Every line of the material that includes the word "bits" is to be shown.
=== Section Start ===
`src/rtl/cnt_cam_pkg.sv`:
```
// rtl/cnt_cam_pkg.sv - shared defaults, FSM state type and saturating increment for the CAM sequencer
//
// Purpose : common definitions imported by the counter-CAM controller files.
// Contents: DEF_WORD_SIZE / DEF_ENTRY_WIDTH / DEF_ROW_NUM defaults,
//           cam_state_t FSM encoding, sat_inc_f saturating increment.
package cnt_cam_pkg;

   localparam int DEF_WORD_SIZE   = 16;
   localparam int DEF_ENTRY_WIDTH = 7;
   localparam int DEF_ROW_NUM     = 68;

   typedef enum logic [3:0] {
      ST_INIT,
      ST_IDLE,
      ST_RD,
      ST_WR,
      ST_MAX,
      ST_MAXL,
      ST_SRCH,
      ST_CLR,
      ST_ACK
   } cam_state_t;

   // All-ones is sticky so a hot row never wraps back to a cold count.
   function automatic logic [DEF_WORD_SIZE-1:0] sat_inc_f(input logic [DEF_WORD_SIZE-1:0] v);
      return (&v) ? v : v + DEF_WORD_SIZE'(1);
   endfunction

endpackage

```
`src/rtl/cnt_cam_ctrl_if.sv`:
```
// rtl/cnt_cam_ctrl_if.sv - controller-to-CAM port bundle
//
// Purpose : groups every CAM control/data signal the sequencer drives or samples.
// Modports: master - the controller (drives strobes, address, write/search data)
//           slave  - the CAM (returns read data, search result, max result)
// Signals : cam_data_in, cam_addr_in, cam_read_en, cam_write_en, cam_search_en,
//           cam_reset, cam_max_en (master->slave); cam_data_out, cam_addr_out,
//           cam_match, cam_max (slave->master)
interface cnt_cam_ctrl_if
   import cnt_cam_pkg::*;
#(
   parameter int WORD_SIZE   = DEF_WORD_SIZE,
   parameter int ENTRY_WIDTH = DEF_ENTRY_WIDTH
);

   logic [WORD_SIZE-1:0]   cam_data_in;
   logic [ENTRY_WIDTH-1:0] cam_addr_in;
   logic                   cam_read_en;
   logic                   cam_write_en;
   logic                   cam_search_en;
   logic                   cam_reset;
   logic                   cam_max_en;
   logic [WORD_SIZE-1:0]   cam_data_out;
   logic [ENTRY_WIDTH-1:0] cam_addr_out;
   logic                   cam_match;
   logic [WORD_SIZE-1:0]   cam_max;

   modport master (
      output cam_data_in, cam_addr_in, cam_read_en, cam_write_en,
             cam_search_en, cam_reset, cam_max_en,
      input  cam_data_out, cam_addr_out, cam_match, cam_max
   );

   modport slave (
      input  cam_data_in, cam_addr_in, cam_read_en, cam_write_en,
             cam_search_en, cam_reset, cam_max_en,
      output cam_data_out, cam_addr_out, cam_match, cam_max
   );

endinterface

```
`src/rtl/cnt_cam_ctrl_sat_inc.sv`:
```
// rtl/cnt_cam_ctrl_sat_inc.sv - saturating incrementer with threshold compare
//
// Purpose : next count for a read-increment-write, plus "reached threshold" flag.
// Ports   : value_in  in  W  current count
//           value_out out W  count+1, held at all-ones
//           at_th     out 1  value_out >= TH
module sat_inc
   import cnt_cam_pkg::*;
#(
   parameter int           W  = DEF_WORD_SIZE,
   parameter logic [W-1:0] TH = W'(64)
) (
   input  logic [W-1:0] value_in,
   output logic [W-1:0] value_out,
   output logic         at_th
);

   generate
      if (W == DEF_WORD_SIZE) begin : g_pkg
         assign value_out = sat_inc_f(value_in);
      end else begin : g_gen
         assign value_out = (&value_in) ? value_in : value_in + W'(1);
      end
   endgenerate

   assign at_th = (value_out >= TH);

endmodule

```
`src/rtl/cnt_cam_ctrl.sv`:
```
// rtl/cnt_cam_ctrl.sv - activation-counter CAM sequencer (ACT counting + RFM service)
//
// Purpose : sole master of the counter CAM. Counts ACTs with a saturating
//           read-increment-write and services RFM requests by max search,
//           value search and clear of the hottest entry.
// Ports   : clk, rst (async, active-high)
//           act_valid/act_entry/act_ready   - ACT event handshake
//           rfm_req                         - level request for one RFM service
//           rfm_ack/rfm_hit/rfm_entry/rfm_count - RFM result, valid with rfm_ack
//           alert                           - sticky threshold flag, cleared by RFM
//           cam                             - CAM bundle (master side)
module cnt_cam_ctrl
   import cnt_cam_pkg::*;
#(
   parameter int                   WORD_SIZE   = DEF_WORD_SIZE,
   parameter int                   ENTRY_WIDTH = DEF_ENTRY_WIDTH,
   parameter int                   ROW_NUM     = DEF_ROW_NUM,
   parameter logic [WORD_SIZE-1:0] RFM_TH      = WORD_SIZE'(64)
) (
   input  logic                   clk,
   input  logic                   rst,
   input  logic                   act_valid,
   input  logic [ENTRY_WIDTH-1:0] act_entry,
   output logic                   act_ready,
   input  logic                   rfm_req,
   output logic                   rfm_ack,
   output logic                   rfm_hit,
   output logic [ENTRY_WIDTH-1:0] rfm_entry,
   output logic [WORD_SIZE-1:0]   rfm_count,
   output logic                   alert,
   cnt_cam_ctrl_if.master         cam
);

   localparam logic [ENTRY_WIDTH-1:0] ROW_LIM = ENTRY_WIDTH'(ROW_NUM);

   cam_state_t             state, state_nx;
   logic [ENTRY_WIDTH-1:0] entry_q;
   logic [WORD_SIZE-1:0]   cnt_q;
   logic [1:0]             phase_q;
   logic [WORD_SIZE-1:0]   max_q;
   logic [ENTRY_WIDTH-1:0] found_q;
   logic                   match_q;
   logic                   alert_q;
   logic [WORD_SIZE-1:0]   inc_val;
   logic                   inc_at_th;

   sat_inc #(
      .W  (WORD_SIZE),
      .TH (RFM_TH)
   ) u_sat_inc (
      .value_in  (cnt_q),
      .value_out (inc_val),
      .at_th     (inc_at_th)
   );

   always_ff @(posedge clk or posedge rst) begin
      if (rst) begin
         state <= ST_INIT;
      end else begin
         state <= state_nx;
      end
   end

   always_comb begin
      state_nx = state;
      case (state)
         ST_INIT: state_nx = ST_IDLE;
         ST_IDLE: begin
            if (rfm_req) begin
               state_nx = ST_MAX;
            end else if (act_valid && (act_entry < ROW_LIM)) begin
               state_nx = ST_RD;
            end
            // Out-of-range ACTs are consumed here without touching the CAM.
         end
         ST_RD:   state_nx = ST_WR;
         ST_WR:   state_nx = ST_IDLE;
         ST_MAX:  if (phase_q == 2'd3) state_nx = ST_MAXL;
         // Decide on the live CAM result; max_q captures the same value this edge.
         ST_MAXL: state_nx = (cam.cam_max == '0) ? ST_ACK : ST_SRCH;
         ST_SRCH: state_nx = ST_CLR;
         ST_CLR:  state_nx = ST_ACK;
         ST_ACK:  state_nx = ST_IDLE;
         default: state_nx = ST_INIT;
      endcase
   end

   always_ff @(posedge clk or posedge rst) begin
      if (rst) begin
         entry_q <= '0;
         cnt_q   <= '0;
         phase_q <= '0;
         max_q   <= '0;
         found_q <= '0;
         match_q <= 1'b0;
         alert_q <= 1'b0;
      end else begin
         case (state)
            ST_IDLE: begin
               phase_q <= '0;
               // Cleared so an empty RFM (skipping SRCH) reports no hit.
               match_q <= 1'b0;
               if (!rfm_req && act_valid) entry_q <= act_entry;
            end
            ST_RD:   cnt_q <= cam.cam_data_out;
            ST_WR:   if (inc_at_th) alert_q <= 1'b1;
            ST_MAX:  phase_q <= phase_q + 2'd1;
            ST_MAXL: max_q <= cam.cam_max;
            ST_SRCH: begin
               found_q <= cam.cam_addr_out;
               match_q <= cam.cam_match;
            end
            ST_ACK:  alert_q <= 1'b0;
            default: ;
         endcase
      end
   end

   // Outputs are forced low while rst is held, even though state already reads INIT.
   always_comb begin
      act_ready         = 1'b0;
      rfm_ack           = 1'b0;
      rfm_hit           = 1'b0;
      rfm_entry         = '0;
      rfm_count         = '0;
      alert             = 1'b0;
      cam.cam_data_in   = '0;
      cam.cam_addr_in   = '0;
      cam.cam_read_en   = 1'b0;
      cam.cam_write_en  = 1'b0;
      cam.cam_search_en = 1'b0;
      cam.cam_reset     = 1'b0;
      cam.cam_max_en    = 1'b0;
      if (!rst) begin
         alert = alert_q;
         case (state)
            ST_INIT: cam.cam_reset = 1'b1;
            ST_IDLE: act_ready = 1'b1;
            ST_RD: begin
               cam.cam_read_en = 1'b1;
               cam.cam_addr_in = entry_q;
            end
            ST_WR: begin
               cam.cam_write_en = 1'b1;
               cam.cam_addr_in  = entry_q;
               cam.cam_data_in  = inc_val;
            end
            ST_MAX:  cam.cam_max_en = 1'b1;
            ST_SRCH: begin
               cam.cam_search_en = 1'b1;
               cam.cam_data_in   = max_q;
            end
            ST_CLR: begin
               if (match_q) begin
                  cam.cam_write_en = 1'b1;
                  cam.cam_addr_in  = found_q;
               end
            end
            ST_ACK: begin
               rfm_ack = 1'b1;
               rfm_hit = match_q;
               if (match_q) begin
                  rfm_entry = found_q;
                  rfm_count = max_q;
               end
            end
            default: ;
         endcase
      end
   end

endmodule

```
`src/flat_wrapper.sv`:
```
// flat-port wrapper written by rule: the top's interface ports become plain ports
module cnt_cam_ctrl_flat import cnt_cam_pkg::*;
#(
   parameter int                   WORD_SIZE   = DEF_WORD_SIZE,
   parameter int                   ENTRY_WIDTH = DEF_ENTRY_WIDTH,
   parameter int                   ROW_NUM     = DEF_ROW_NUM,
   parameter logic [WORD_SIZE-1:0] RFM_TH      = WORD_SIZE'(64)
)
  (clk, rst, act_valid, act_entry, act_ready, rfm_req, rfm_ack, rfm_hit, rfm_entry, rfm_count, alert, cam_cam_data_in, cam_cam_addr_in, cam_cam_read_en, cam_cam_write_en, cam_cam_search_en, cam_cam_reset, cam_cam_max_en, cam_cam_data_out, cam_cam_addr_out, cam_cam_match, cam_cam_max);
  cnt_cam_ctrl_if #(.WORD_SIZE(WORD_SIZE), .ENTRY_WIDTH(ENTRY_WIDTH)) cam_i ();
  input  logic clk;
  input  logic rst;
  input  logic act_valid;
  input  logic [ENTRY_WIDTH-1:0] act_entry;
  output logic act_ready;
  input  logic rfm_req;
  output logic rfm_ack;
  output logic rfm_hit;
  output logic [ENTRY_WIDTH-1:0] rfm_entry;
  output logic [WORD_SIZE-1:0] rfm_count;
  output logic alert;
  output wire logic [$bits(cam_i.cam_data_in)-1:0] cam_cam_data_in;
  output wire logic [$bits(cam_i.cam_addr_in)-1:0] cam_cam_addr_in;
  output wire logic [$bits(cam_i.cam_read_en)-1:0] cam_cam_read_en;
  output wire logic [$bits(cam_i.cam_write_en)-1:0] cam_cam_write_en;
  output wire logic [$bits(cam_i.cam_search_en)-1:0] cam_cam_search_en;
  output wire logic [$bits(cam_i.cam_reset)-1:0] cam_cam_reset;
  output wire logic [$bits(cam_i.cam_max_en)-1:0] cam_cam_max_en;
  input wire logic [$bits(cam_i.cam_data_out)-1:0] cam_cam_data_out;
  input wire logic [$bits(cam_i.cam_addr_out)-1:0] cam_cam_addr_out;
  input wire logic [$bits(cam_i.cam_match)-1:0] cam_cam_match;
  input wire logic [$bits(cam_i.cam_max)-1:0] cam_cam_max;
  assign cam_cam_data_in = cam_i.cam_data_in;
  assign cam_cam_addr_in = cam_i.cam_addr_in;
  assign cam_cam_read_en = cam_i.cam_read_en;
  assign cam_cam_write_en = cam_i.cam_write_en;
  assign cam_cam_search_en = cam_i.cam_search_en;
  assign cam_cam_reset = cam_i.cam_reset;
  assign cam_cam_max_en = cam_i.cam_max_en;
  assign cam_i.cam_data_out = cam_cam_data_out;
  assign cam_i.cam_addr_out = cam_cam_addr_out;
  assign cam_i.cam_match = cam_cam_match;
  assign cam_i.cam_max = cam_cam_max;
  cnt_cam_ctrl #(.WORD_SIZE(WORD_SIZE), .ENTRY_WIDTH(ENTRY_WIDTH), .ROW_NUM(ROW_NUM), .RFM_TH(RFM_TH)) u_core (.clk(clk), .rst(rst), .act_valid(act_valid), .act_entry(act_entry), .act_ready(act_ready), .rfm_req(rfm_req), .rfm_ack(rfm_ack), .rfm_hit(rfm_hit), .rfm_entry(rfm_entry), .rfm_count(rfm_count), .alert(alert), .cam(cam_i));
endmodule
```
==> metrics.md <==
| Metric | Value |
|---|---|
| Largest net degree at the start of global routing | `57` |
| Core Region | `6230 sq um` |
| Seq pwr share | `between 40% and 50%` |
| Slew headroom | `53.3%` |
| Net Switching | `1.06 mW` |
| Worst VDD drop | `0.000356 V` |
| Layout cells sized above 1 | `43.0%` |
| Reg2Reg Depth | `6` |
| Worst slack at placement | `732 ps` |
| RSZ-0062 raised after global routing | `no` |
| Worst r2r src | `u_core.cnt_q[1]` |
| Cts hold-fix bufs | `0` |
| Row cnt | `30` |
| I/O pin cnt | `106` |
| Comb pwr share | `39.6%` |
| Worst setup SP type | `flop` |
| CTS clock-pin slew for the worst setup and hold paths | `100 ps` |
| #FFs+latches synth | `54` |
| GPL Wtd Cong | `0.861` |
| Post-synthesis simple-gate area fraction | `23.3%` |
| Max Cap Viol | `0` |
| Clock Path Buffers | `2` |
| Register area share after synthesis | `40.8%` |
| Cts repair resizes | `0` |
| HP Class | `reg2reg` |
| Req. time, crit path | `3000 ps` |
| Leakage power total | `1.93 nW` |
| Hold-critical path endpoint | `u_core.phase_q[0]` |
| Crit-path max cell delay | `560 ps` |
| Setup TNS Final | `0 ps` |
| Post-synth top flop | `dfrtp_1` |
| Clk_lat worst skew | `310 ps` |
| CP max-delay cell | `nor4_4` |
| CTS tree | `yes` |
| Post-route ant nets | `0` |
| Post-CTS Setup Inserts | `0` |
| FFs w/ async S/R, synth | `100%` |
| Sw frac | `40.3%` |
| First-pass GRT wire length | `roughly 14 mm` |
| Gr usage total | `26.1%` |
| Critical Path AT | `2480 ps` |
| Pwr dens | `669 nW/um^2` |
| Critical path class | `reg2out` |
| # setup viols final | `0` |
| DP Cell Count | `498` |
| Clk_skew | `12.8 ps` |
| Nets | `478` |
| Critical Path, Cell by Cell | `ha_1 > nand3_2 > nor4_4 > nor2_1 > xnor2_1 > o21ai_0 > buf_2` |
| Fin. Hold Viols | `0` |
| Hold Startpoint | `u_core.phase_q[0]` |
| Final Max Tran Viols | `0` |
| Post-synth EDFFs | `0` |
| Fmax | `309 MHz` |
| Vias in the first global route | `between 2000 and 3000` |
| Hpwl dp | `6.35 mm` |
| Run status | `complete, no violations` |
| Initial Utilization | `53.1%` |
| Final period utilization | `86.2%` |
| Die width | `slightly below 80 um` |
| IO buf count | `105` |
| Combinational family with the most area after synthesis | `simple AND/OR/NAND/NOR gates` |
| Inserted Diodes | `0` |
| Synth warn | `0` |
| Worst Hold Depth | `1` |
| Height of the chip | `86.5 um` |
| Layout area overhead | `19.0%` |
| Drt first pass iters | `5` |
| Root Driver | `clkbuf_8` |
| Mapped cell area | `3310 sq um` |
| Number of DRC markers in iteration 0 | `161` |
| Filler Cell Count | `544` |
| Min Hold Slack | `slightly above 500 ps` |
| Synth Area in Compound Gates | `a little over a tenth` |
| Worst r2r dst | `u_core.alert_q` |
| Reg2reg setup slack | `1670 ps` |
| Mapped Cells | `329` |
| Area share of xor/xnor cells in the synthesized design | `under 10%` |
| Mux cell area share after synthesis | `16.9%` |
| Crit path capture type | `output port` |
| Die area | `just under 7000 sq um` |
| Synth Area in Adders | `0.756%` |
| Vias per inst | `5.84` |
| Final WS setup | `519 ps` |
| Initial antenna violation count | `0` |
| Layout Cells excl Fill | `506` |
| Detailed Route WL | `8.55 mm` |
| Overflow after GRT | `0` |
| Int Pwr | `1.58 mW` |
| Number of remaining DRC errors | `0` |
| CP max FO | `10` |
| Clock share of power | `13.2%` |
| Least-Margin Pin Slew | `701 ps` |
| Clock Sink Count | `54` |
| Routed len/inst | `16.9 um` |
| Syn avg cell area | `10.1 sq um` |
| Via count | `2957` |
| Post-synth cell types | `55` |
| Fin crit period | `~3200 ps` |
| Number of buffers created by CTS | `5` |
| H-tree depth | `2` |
File: src/rtl/pc_unit.sv
// Fetch-stage program counter: boots from a vector held in instruction memory,
// then steps, stalls, jumps and halts under control of the hazard and branch logic.
module pc_unit #(
    parameter int PC_WIDTH          = 32,
    parameter int INSTR_STEP        = 1,
    parameter int RESET_VECTOR_ADDR = 0
) (
    input  logic                clk,
    input  logic                rst_n,
    input  logic [PC_WIDTH-1:0] imem_data,
    input  logic                jump,
    input  logic [PC_WIDTH-1:0] jump_target,
    input  logic                stall,
    input  logic                halt,
    output logic [PC_WIDTH-1:0] imem_addr,
    output logic [PC_WIDTH-1:0] pc,
    output logic                fetch_valid,
    output logic                flush
);

    localparam logic [PC_WIDTH-1:0] RV_ADDR = PC_WIDTH'(RESET_VECTOR_ADDR);
    localparam logic [PC_WIDTH-1:0] STEP    = PC_WIDTH'(INSTR_STEP);

    typedef enum logic [1:0] {
        S_BOOT,
        S_LOAD,
        S_RUN,
        S_HALTED
    } state_t;

    state_t              state_q, state_d;
    logic [PC_WIDTH-1:0] pc_q, pc_d;

    // NOTE: sequential state uses non-blocking assignments so every register
    // samples the pre-edge value of every other register.
    always_ff @(posedge clk) begin
        if (!rst_n) begin
            state_q <= S_BOOT;
            pc_q    <= '0;
        end else begin
            state_q <= state_d;
            pc_q    <= pc_d;
        end
    end

    // NOTE: every signal written here gets a default first, so no path
    // through the case can leave one unassigned and infer a latch.
    always_comb begin
        state_d     = state_q;
        pc_d        = pc_q;
        imem_addr   = RV_ADDR;
        fetch_valid = 1'b0;
        flush       = 1'b0;

        unique case (state_q)
            S_BOOT: begin
                state_d = S_LOAD;
            end
            S_LOAD: begin
                // Boot PC arrives from the vector read issued during BOOT.
                pc_d    = imem_data;
                state_d = S_RUN;
            end
            S_RUN: begin
                imem_addr   = pc_q;
                fetch_valid = ~stall & ~jump & ~halt;
                if (jump) begin
                    // A same-cycle halt is on the wrong path, so it is dropped.
                    pc_d  = jump_target;
                    flush = 1'b1;
                end else if (halt) begin
                    state_d = S_HALTED;
                end else if (!stall) begin
                    pc_d = pc_q + STEP;
                end
            end
            S_HALTED: begin
                imem_addr = pc_q;
            end
            default: begin
                state_d = S_BOOT;
            end
        endcase
    end

    assign pc = pc_q;

endmodule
=== Section End ===
§ Task output:
  output wire logic [$bits(cam_i.cam_data_in)-1:0] cam_cam_data_in;
  output wire logic [$bits(cam_i.cam_addr_in)-1:0] cam_cam_addr_in;
  output wire logic [$bits(cam_i.cam_read_en)-1:0] cam_cam_read_en;
  output wire logic [$bits(cam_i.cam_write_en)-1:0] cam_cam_write_en;
  output wire logic [$bits(cam_i.cam_search_en)-1:0] cam_cam_search_en;
  output wire logic [$bits(cam_i.cam_reset)-1:0] cam_cam_reset;
  output wire logic [$bits(cam_i.cam_max_en)-1:0] cam_cam_max_en;
  input wire logic [$bits(cam_i.cam_data_out)-1:0] cam_cam_data_out;
  input wire logic [$bits(cam_i.cam_addr_out)-1:0] cam_cam_addr_out;
  input wire logic [$bits(cam_i.cam_match)-1:0] cam_cam_match;
  input wire logic [$bits(cam_i.cam_max)-1:0] cam_cam_max;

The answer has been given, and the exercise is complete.